INSTRUCTIONS TO FOLLOW ▸ The lines from the start of the records through the one containing "are 4-byte aligned." are to be restated word for word; please include both ends.

DATA TO EXAMINE ▸
==> src/rtl/rom_fetch_arbiter_pkg.sv <==
// Shared constants and helpers for the instruction ROM fetch arbiter.
// Bus widths, enable levels, response port codes and the starvation default.
// Also provides the counter-width and alignment helpers used by the RTL.
package rom_fetch_arbiter_pkg;

  localparam int INST_ADDR_BUS = 32;
  localparam int INST_DATA_BUS = 32;

  localparam logic ENABLE  = 1'b1;
  localparam logic DISABLE = 1'b0;

  localparam logic [INST_DATA_BUS-1:0] ZERO_WORD = '0;

  // Owner codes carried on rsp_port.
  localparam logic PORT_IF  = 1'b0;
  localparam logic PORT_DBG = 1'b1;

  localparam int STARVE_LIMIT_DEFAULT = 4;

  // Bits needed to hold 0..limit; at least one bit so a zero limit still elaborates.
  function automatic int cnt_width(input int limit);
    return (limit < 1) ? 1 : $clog2(limit + 1);
  endfunction

  // Instruction words are 4-byte aligned.
  function automatic logic is_aligned(input logic [1:0] lsb);
    return (lsb == 2'b00);
  endfunction

endpackage

==> src/rtl/rom_fetch_arbiter_if.sv <==
// Bundle of requester, response and ROM signals around the fetch arbiter.
// Ports: if_* (IF fetch), dbg_* (debug read), rsp_* (registered response), rom_* (ROM port).
// slave = the arbiter's view; master = the surrounding pipeline/debug/ROM view.
interface rom_fetch_arbiter_if
  import rom_fetch_arbiter_pkg::*;
#(
  parameter int ADDR_W = INST_ADDR_BUS,
  parameter int DATA_W = INST_DATA_BUS
);

  // IF-stage fetch requester
  logic              if_req;
  logic [ADDR_W-1:0] if_addr;
  logic              if_ack;
  logic              if_stall;

  // Debug / loader requester
  logic              dbg_req;
  logic [ADDR_W-1:0] dbg_addr;
  logic              dbg_ack;

  // Registered response, one cycle after the grant
  logic              rsp_valid;
  logic              rsp_port;
  logic [DATA_W-1:0] rsp_data;
  logic              rsp_err;

  // Combinational ROM read port
  logic              rom_ce;
  logic [ADDR_W-1:0] rom_addr;
  logic [DATA_W-1:0] rom_data;

  modport slave (
    input  if_req, if_addr, dbg_req, dbg_addr, rom_data,
    output if_ack, if_stall, dbg_ack,
    output rsp_valid, rsp_port, rsp_data, rsp_err,
    output rom_ce, rom_addr
  );

  modport master (
    output if_req, if_addr, dbg_req, dbg_addr, rom_data,
    input  if_ack, if_stall, dbg_ack,
    input  rsp_valid, rsp_port, rsp_data, rsp_err,
    input  rom_ce, rom_addr
  );

endinterface

==> src/rtl/rom_fetch_arbiter_starve_counter.sv <==
// Saturating count of consecutive IF wins while the debug port waits.
// Ports: clock/reset; inc (IF won over a pending debug), clr (debug granted or idle), sat (limit reached).
// Clear has priority over increment; the count parks at LIMIT and never wraps.
module rom_starve_counter
  import rom_fetch_arbiter_pkg::*;
#(
  parameter int LIMIT = STARVE_LIMIT_DEFAULT
) (
  input  logic clock,
  input  logic reset,
  input  logic inc,
  input  logic clr,
  output logic sat
);

  localparam int W = cnt_width(LIMIT);
  localparam logic [W-1:0] MAX = W'(LIMIT);

  logic [W-1:0] cnt;

  always_ff @(posedge clock or negedge reset) begin
    if (!reset) begin
      cnt <= '0;
    end else if (clr) begin
      cnt <= '0;
    end else if (inc && (cnt != MAX)) begin
      cnt <= cnt + W'(1);
    end
  end

  assign sat = (cnt == MAX);

endmodule

==> src/rtl/rom_fetch_arbiter.sv <==
// Shares the combinational instruction ROM port between IF fetch (port 0) and debug reads (port 1).
// Ports: clock, reset (async active-low), bus (slave modport: requests, acks, response, ROM drive).
// One grant per cycle, response registered one cycle later; IF has priority unless debug is starved.
module rom_fetch_arbiter
  import rom_fetch_arbiter_pkg::*;
#(
  parameter int ADDR_W       = INST_ADDR_BUS,
  parameter int DATA_W       = INST_DATA_BUS,
  parameter int STARVE_LIMIT = STARVE_LIMIT_DEFAULT
) (
  input  logic                clock,
  input  logic                reset,
  rom_fetch_arbiter_if.slave  bus
);

  logic              sat;
  logic              grant_if;
  logic              grant_dbg;
  logic              grant;
  logic              gnt_port;
  logic [ADDR_W-1:0] gnt_addr;
  logic              aligned;
  logic              rom_go;

  logic              rsp_valid_q;
  logic              rsp_port_q;
  logic [DATA_W-1:0] rsp_data_q;
  logic              rsp_err_q;

  // Debug wins when it is alone or once IF has won STARVE_LIMIT times in a row against it.
  always_comb begin
    grant_dbg = bus.dbg_req & (~bus.if_req | sat);
    grant_if  = bus.if_req & ~grant_dbg;
    grant     = grant_if | grant_dbg;
    gnt_port  = grant_dbg ? PORT_DBG : PORT_IF;
    gnt_addr  = grant_dbg ? bus.dbg_addr : bus.if_addr;
    aligned   = is_aligned(gnt_addr[1:0]);
    rom_go    = grant & aligned;
  end

  // A misaligned grant is still acked (it gets an error response) but never reaches the ROM.
  assign bus.if_ack   = grant_if;
  assign bus.dbg_ack  = grant_dbg;
  assign bus.if_stall = bus.if_req & ~grant_if;
  assign bus.rom_ce   = rom_go ? ENABLE : DISABLE;
  assign bus.rom_addr = rom_go ? gnt_addr : '0;

  rom_starve_counter #(
    .LIMIT (STARVE_LIMIT)
  ) u_starve (
    .clock (clock),
    .reset (reset),
    .inc   (grant_if & bus.dbg_req),
    .clr   (grant_dbg | ~bus.dbg_req),
    .sat   (sat)
  );

  // Data and owner hold between responses; the error flag only qualifies a live response.
  always_ff @(posedge clock or negedge reset) begin
    if (!reset) begin
      rsp_valid_q <= 1'b0;
      rsp_port_q  <= PORT_IF;
      rsp_data_q  <= '0;
      rsp_err_q   <= 1'b0;
    end else begin
      rsp_valid_q <= grant;
      if (grant) begin
        rsp_port_q <= gnt_port;
        rsp_err_q  <= ~aligned;
        rsp_data_q <= aligned ? bus.rom_data : DATA_W'(ZERO_WORD);
      end else begin
        rsp_err_q  <= 1'b0;
      end
    end
  end

  assign bus.rsp_valid = rsp_valid_q;
  assign bus.rsp_port  = rsp_port_q;
  assign bus.rsp_data  = rsp_data_q;
  assign bus.rsp_err   = rsp_err_q;

endmodule

==> src/flat_wrapper.sv <==
// flat-port wrapper written by rule: the top's interface ports become plain ports
module rom_fetch_arbiter_flat import rom_fetch_arbiter_pkg::*;
#(
  parameter int ADDR_W       = INST_ADDR_BUS,
  parameter int DATA_W       = INST_DATA_BUS,
  parameter int STARVE_LIMIT = STARVE_LIMIT_DEFAULT
)
  (clock, reset, bus_if_req, bus_if_addr, bus_dbg_req, bus_dbg_addr, bus_rom_data, bus_if_ack, bus_if_stall, bus_dbg_ack, bus_rsp_valid, bus_rsp_port, bus_rsp_data, bus_rsp_err, bus_rom_ce, bus_rom_addr);
  rom_fetch_arbiter_if #(.ADDR_W(ADDR_W), .DATA_W(DATA_W)) bus_i ();
  input  logic clock;
  input  logic reset;
  input wire logic [$bits(bus_i.if_req)-1:0] bus_if_req;
  input wire logic [$bits(bus_i.if_addr)-1:0] bus_if_addr;
  input wire logic [$bits(bus_i.dbg_req)-1:0] bus_dbg_req;
  input wire logic [$bits(bus_i.dbg_addr)-1:0] bus_dbg_addr;
  input wire logic [$bits(bus_i.rom_data)-1:0] bus_rom_data;
  output wire logic [$bits(bus_i.if_ack)-1:0] bus_if_ack;
  output wire logic [$bits(bus_i.if_stall)-1:0] bus_if_stall;
  output wire logic [$bits(bus_i.dbg_ack)-1:0] bus_dbg_ack;
  output wire logic [$bits(bus_i.rsp_valid)-1:0] bus_rsp_valid;
  output wire logic [$bits(bus_i.rsp_port)-1:0] bus_rsp_port;
  output wire logic [$bits(bus_i.rsp_data)-1:0] bus_rsp_data;
  output wire logic [$bits(bus_i.rsp_err)-1:0] bus_rsp_err;
  output wire logic [$bits(bus_i.rom_ce)-1:0] bus_rom_ce;
  output wire logic [$bits(bus_i.rom_addr)-1:0] bus_rom_addr;
  assign bus_i.if_req = bus_if_req;
  assign bus_i.if_addr = bus_if_addr;
  assign bus_i.dbg_req = bus_dbg_req;
  assign bus_i.dbg_addr = bus_dbg_addr;
  assign bus_i.rom_data = bus_rom_data;
  assign bus_if_ack = bus_i.if_ack;
  assign bus_if_stall = bus_i.if_stall;
  assign bus_dbg_ack = bus_i.dbg_ack;
  assign bus_rsp_valid = bus_i.rsp_valid;
  assign bus_rsp_port = bus_i.rsp_port;
  assign bus_rsp_data = bus_i.rsp_data;
  assign bus_rsp_err = bus_i.rsp_err;
  assign bus_rom_ce = bus_i.rom_ce;
  assign bus_rom_addr = bus_i.rom_addr;
  rom_fetch_arbiter #(.ADDR_W(ADDR_W), .DATA_W(DATA_W), .STARVE_LIMIT(STARVE_LIMIT)) u_core (.clock(clock), .reset(reset), .bus(bus_i));
endmodule
==> config.mk <==
export PLATFORM = sky130hd
export DESIGN_NAME = rom_fetch_arbiter_flat
export DESIGN_NICKNAME = d
export VERILOG_FILES = /design/src/rtl/rom_fetch_arbiter_pkg.sv /design/src/rtl/rom_fetch_arbiter_if.sv /design/src/rtl/rom_fetch_arbiter_starve_counter.sv /design/src/rtl/rom_fetch_arbiter.sv /design/src/flat_wrapper.sv
export SDC_FILE = /design/constraint.sdc
export NUM_CORES = 1
export LEC_CHECK = 0
export CAP_MARGIN = 20
export CORE_MARGIN = 3
export CORE_UTILIZATION = 30
export CTS_CLUSTER_SIZE = 40
export DETAILED_ROUTE_END_ITERATION = 10
export PLACE_DENSITY = 0.77
export REMOVE_ABC_BUFFERS = 1
export SLEW_MARGIN = 15
export SYNTH_ARGS = -nofsm -noshare
export SYNTH_HDL_FRONTEND = slang
export SYNTH_SLANG_ARGS = --single-unit
==> constraint.sdc <==
create_clock -name clock -period 1.6 [get_ports clock]
set_input_delay 0.16 -clock clock [delete_from_list [all_inputs] [get_ports clock]]
set_output_delay 0.16 -clock clock [all_outputs]
set_load 0.03 [all_outputs]
==> results of run 1 <==
-- per-layer routing --
layer  global-route usage, %  up-vias  wire [um]
li1                        -     1298          -
met1                    24.6     1300       3520
met2                    36.8      130       4640
met3                    7.42       22        924
met4                    7.02        0        245
met5                       0        -          0
-- flip-flops by register name, summed over array words and instances, names as in the netlist --
register	flops
u_core.bus.rsp_err	1
u_core.u_starve.cnt	3
u_core.bus.rsp_valid	1
u_core.bus.rsp_port	1
u_core.bus.rsp_data	32
-- how the worst max path moves through the flow --
stage,end,slack [ps]
2_1_floorplan,u_core.bus.rsp_err,-1650
3_3_place_gp,bus_rom_addr[25],-170
3_5_place_dp,u_core.bus.rsp_data[15],-220
4_1_cts,bus_rom_addr[7],-480
5_1_grt,bus_rom_addr[14],-530
6_report,bus_rom_addr[14],-410
-- repair_timing --
action                     4_1_cts  5_1_grt
cloned                           4        3
resized for setup               64       79
hold buffers                     1        0
pin swaps                       20       29
setup buffers                    5        2
hold endpoints to repair        38        0
setup endpoints to repair       67       67
-- metrics by stage --
step	power, mW	utilization (%)	hold slack, ps
floorplan	1.44	-	-136
global placement	2.01	58.2	233
detailed placement	2.02	58.2	246
CTS	2.75	63.5	398
global route	2.94	68.8	416
finish	2.81	68.8	416
-- worst register-to-register path, stage by stage, from the launching register on --
cell,delay (ps)
dfrtp_1,390
inv_2,80
ha_4,140
nand2_4,60
a21bo_4,250
buf_6,140
mux2i_4,200
buf_8,170
buf_16,140
and2_4,150
-- final cells by class --
type | instances | area share, %
Clock buffer | 7 | 1.62
Inverter | 5 | 0.556
Multi-Input combinational cell | 207 | 28.6
Sequential cell | 38 | 20.1
Tap cell | 96 | 2.54
Timing Repair Buffer | 204 | 46.6
-- power breakdown --
group	switching, mW	internal, mW
registers	0.0295	1.02
clock network	0.313	0.300
logic	0.563	0.587
total	0.906	1.90
-- kinds of logic after synthesis --
group / synth area share [%]
simple gates: 28.2
compound gates: 16.7
flops: 44.3
buf+inv: 7.92
mux: 1.52
fa+ha+maj: 1.17
other cells: 0.175
-- cell usage in the layout (no fill, tap or decap), types with 2 or more instances in the layout --
| cell | count |
|---|---|
| inv_2 | 3 |
| buf_16 | 3 |
| nor2_1 | 2 |
| nand3_2 | 20 |
| conb_1 | 2 |
| and2_4 | 2 |
| clkdlybuf4s50_1 | 133 |
| a21oi_2 | 25 |
| clkbuf_8 | 5 |
| buf_12 | 8 |
| clkbuf_1 | 2 |
| o21ai_1 | 3 |
| buf_6 | 29 |
| nor2_2 | 2 |
| nand2_1 | 65 |
| nand3_1 | 40 |
| o21ai_2 | 29 |
| nor2_4 | 2 |
| buf_8 | 2 |
| a21oi_1 | 5 |
| clkbuf_16 | 3 |
| buf_4 | 24 |
| dfrtp_1 | 38 |
==> summary.txt, run 1 <==
Placement
  • Routability congestion estimate: 0.823
  • Post-placement cell count: 537
  • Port bufs: 168
  • Post-DP HPWL: 6.14 mm
  • Area after DPL: 4000 um2
  • Pre-CTS setup slack: -217 ps

Drt
  • Iter 0 DRT Violations: 68
  • Via density: 4.94
  • Wire per inst: 16.8 um
  • Router iterations before antenna repair: 4
  • DRT Wirelength: 9.33 mm
  • Vias: 2,750
  • DRC violation count after routing: 0
  • Antenna Violating Nets Remaining: 0

Critical path
  • Max stage delay on crit path: 390 ps
  • Crit. End Element: output pin
  • Critical path arrival: 1850 ps
  • Setup CP Type: flop to output pin
  • Slowest-stage cell, CP: dfrtp_1
  • Worst EP required: 1440 ps
  • Crit start category: flop
  • Worst R2R Path Depth: 9
  • CP Depth: 9
  • CP Cell Sequence: inv_2 -> ha_4 -> nand2_4 -> a21bo_4 -> inv_8 -> clkbuf_16 -> nand3_1 -> a21oi_2 -> buf_6
  • CP Max Fanout: 8
  • Worst Setup SP: u_core.u_starve.cnt[0]
  • Crit path buf inv count: 4
  • FF-to-FF End: u_core.bus.rsp_err
  • Largest delay share family, worst path: buffers and inverters
  • Reg2reg setup slack: -210 ps
  • R2R Path Start: u_core.u_starve.cnt[0]

Outcome
  • Failing checks: negative setup slack
  • Status: complete, but fails checks

Synthesis
  • Synth area leader: dfrtp_1
  • Post-synth ARST share: 100%
  • Synth area leaders: dfrtp_1 44%, nand3_1 14%, nand2_1 12%
  • Synth cell types: 22
  • Synth Cell Area: 2150 um2
  • Mapped Cells: 276
  • Yosys reg bits: 38
  • Post-synth top area share: 44.3%
  • EDFF count, synth: 0
  • Warnings, synthesis: 0
  • Ys flop type: dfrtp_1
  • Avg Cell Area, Syn: 7.78 um2
  • Post-synthesis sequential area ratio: 44.3%
  • Most frequent cell after synthesis: nand2_1
  • Synth top cells by count: 66 x nand2_1, 60 x nand3_1, 38 x dfrtp_1

STA
  • Worst Skew: 6.17 ps
  • Setup WS post-layout: -415 ps
  • Maximum clock frequency: 496 MHz
  • Unrepaired setup endpoints after global routing: yes
  • Final setup fails: 67
  • Min Tclk post-route: 2010 ps
  • Fin crit share: 126%
  • Final Hold Vio Count: 0
  • Number of max-slew violations in the final report: 0
  • Setup TNS: -18,220 ps

Layout
  • Fin area: 4720 um2
  • Final #Nets: 563
  • Final std cells w/o fill: 557
  • Layout area overhead: 120%
  • Filler instances: 538
  • Proportion of layout cells with a drive suffix above 1: 35.4%
  • Diodes inserted: 0
  • Reg area: 951 um2
  • Multi-input gate area: 1350 um2

Global routing
  • Total congestion overflow: 0
  • Number of global-route vias before repair: 2,772
  • Tot GR Track Use: 21.3%
  • Global-route wire length before repair: 14.3 mm
  • Largest net degree at the start of global routing: 39
  • Number of antenna violations at the first check in global routing: 0

Power
  • Leak: 1.94 nW
  • Max VDD drop: 0.000738 V
  • P per Cell Area: 595 nW/um2

Clock network
  • Inserted Clock Buffers: 5
  • CTS root buffer: clkbuf_8
  • Clock tree buffer depth: 2
  • Clock slew at reported path FFs: 70 ps
  • Clk_lat worst skew: 280 ps
  • TritonCTS clock tree: built
  • H-Tree Level Count: 2
  • Clk sink count: 38

Worst hold path
  • Worst hold path startpoint: bus_rom_data[5]
  • Hold Path Class: input port to flop
  • Hold Crit Endpoint: u_core.bus.rsp_data[5]
  • WHS Path Cells: 3

Floorplan
  • # IOs: 171
  • Core area: 6870 um2
  • Initial Utilization: 31.3%
  • Num rows: 30
  • Die area: 8210 um2
  • Chip height: 90.6 um
  • Chip width: 90.6 um

Job
  • Max_cap viols: 0
Power figures use the tool's default switching activity.
==> run 2, diff against run 1 <==
--- a/config.mk
+++ b/config.mk
@@ -5,14 +5,16 @@
 export SDC_FILE = /design/constraint.sdc
 export NUM_CORES = 1
 export LEC_CHECK = 0
+export ABC_CLOCK_PERIOD_IN_PS = 1600
 export CAP_MARGIN = 20
 export CORE_MARGIN = 3
 export CORE_UTILIZATION = 30
 export CTS_CLUSTER_SIZE = 40
 export DETAILED_ROUTE_END_ITERATION = 10
-export PLACE_DENSITY = 0.77
+export PLACE_DENSITY = 0.76
 export REMOVE_ABC_BUFFERS = 1
 export SLEW_MARGIN = 15
 export SYNTH_ARGS = -nofsm -noshare
 export SYNTH_HDL_FRONTEND = slang
+export SYNTH_HIERARCHICAL = 1
 export SYNTH_SLANG_ARGS = --single-unit
==> summary.txt, run 2 <==
Global routing
  • Number of global-route vias before repair: 2,879
  • Number of antenna violations at the first check in global routing: 0
  • Largest net degree at the start of global routing: 39
  • Global-route wire length before repair: 14.6 mm
  • Tot GR Track Use: 21.1%
  • Total congestion overflow: 0

STA
  • Min Tclk post-route: 2190 ps
  • WHS: 407 ps
  • Fin crit share: 137%
  • Maximum clock frequency: 456 MHz
  • Setup TNS: -27,900 ps
  • Setup WS post-layout: -594 ps
  • Final Hold Vio Count: 0
  • Number of max-slew violations in the final report: 0
  • Worst Skew: 4.38 ps
  • Unrepaired setup endpoints after global routing: yes
  • Final setup fails: 69

Layout
  • Most common cell after layout, fill and taps aside: clkdlybuf4s50_1
  • Final #Nets: 582
  • Final std cells w/o fill: 580
  • Most frequent cells in the layout: 133 x clkdlybuf4s50_1, 64 x nand2_1, 38 x dfrtp_1, 36 x nand3_1, 30 x o21ai_2
  • Layout area overhead: 126%
  • Final core occ: 70.4%
  • Proportion of layout cells with a drive suffix above 1: 39.1%
  • Max reg flops: 32
  • Diodes inserted: 0
  • Fin area: 5130 um2

Synthesis
  • Synth area leader: dfrtp_1
  • Most frequent cell after synthesis: nand2_1
  • Post-synth ARST share: 100%
  • Synth cell types: 29
  • Warnings, synthesis: 6
  • Post-synthesis sequential area ratio: 42.0%
  • Mapped Cells: 283
  • Yosys reg bits: 38
  • Ys flop type: dfrtp_1
  • Synth Cell Area: 2270 um2
  • Avg Cell Area, Syn: 8.01 um2
  • Synth area leaders: dfrtp_1 42%, nand3_1 13%, nand2_1 11%
  • Post-synth top area share: 42.0%
  • EDFF count, synth: 0
  • Synth top cells by count: 64 x nand2_1, 60 x nand3_1, 38 x dfrtp_1

Drt
  • Antenna Violating Nets Remaining: 0
  • Iter 0 DRT Violations: 96
  • DRC violation count after routing: 0
  • Router iterations before antenna repair: 4
  • Via density: 5.01
  • DRT Wirelength: 10.3 mm
  • Vias: 2,905
  • Wire per inst: 17.8 um

Power
  • Power Internal: 2.00 mW
  • Max VDD drop: 0.000425 V
  • Share of total power in combinational logic: 42.1%
  • Final total power: 2.95 mW
  • P_sw: 950 uW
  • P per Cell Area: 576 nW/um2
  • Clock power frac: 22.5%
  • Leak: 2.09 nW
  • Seq pwr share: 35.4%
  • Switching power share of the total: 32.2%

Critical path
  • CP Max Fanout: 7
  • CP Cell Sequence: inv_2 -> ha_4 -> and2_4 -> nand2b_4 -> nand2_8 -> buf_12 -> buf_16 -> nand3_1 -> a21oi_2 -> buf_6
  • Crit. End Element: output pin
  • Max stage delay on crit path: 360 ps
  • Worst EP required: 1440 ps
  • Setup CP Type: flop to output pin
  • Slowest-stage cell, CP: dfrtp_1
  • Worst R2R Path Depth: 11
  • Reg2reg setup slack: -400 ps
  • R2R Path Start: u_core/u_starve/cnt[1]
  • Crit start category: flop
  • FF-to-FF End: u_core/bus.rsp_data[31]
  • Critical path arrival: 2030 ps

Floorplan
  • Chip height: 92.9 um
  • Num rows: 31
  • Initial Utilization: 31.1%
  • # IOs: 171
  • Chip width: 92.9 um
  • Core area: 7290 um2
  • Die area: 8630 um2

Placement
  • Port bufs: 168
  • Pre-CTS setup slack: -324 ps
  • Routability congestion estimate: 0.797
  • Area after DPL: 4270 um2
  • Post-DP HPWL: 6.37 mm
  • Post-placement cell count: 553

Clock network
  • Clock slew at reported path FFs: 70 ps
  • Inserted Clock Buffers: 5
  • Clock tree buffer depth: 2
  • CTS root buffer: clkbuf_8
  • TritonCTS clock tree: built
  • Clk_lat worst skew: 280 ps
  • Clk sink count: 38
  • H-Tree Level Count: 2

Worst hold path
  • Hold Crit Endpoint: u_core/bus.rsp_data[3]
  • WHS Path Cells: 3
  • Hold Path Class: input port to flop
  • Worst hold path startpoint: bus_rom_data[3]

Outcome
  • Failing checks: negative setup slack
  • Status: complete, but fails checks

Job
  • Max_cap viols: 0
run 2: area by class of cell:
class                           instances  area, um2
Clock inverter                          1       5.00
Sequential cell                        38        951
Fill cell                             534       2160
Inverter                                7       38.8
Multi-Input combinational cell        213       1510
Timing Repair Buffer                  215       2410
Tap cell                               99        124
Clock buffer                            7       86.3
run 2: per-layer routing:
metal	global-route usage (%)	vias to the layer above	share of wire [%]
li1	-	1352	-
met1	25.0	1382	38
met2	35.7	157	50
met3	7.96	14	10
met4	5.62	0	1.2
met5	0	-	0
run 2: worst max-delay path, delay by kind of cell, from the launching register on:
kind	cells	cell delay, ps
AOI/OAI and AO/OA	1	210
adders and majority gates	1	160
buffers and inverters	4	490
DFF	1	360
and+or+nand+nor	4	530
run 2: cells by family after synthesis:
family	Yosys count	synth area share (%)
compound gates	65	18.9
fa+ha+maj	2	1.10
other cells	1	0.165
flops	38	42.0
buf+inv	33	7.29
mux	3	2.10
simple gates	141	28.4
run 2: power groups by stage:
stage	combinational (mW)	clock [mW]	sequential [mW]
6_report	1.24	0.665	1.05
5_1_grt	1.31	0.737	1.05
4_1_cts	1.16	0.691	1.05
3_5_place_dp	1.02	0	1.06
3_3_place_gp	1.01	0	1.06
2_1_floorplan	0.296	0	1.17
run 2: worst max path at each step:
stage	from	to	slack, ps	cells past startpoint
finish	u_core/u_starve/cnt[1]	bus_rom_addr[25]	-590	10
floorplan	u_core/u_starve/cnt[0]	bus_rom_ce	-1100	7
CTS	u_core/u_starve/cnt[0]	bus_rom_addr[9]	-520	11
global placement	u_core/u_starve/cnt[0]	u_core/u_starve/cnt[0]	-300	8
global route	u_core/u_starve/cnt[0]	bus_rom_addr[25]	-680	10
detailed placement	u_core/u_starve/cnt[0]	u_core/u_starve/cnt[0]	-320	8
run 2: timing repair:
action | 4_1_cts | 5_1_grt
hold buffers | 1 | 0
resized for setup | 49 | 78
endpoints found under the hold margin | 38 | 0
setup buffers | 7 | 6
pin swaps | 23 | 46
endpoints found under the setup margin | 69 | 70
gates cloned | 6 | 2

ANSWER TO THE PROBLEM ▸
==> src/rtl/rom_fetch_arbiter_pkg.sv <==
// Shared constants and helpers for the instruction ROM fetch arbiter.
// Bus widths, enable levels, response port codes and the starvation default.
// Also provides the counter-width and alignment helpers used by the RTL.
package rom_fetch_arbiter_pkg;

  localparam int INST_ADDR_BUS = 32;
  localparam int INST_DATA_BUS = 32;

  localparam logic ENABLE  = 1'b1;
  localparam logic DISABLE = 1'b0;

  localparam logic [INST_DATA_BUS-1:0] ZERO_WORD = '0;

  // Owner codes carried on rsp_port.
  localparam logic PORT_IF  = 1'b0;
  localparam logic PORT_DBG = 1'b1;

  localparam int STARVE_LIMIT_DEFAULT = 4;

  // Bits needed to hold 0..limit; at least one bit so a zero limit still elaborates.
  function automatic int cnt_width(input int limit);
    return (limit < 1) ? 1 : $clog2(limit + 1);
  endfunction

  // Instruction words are 4-byte aligned.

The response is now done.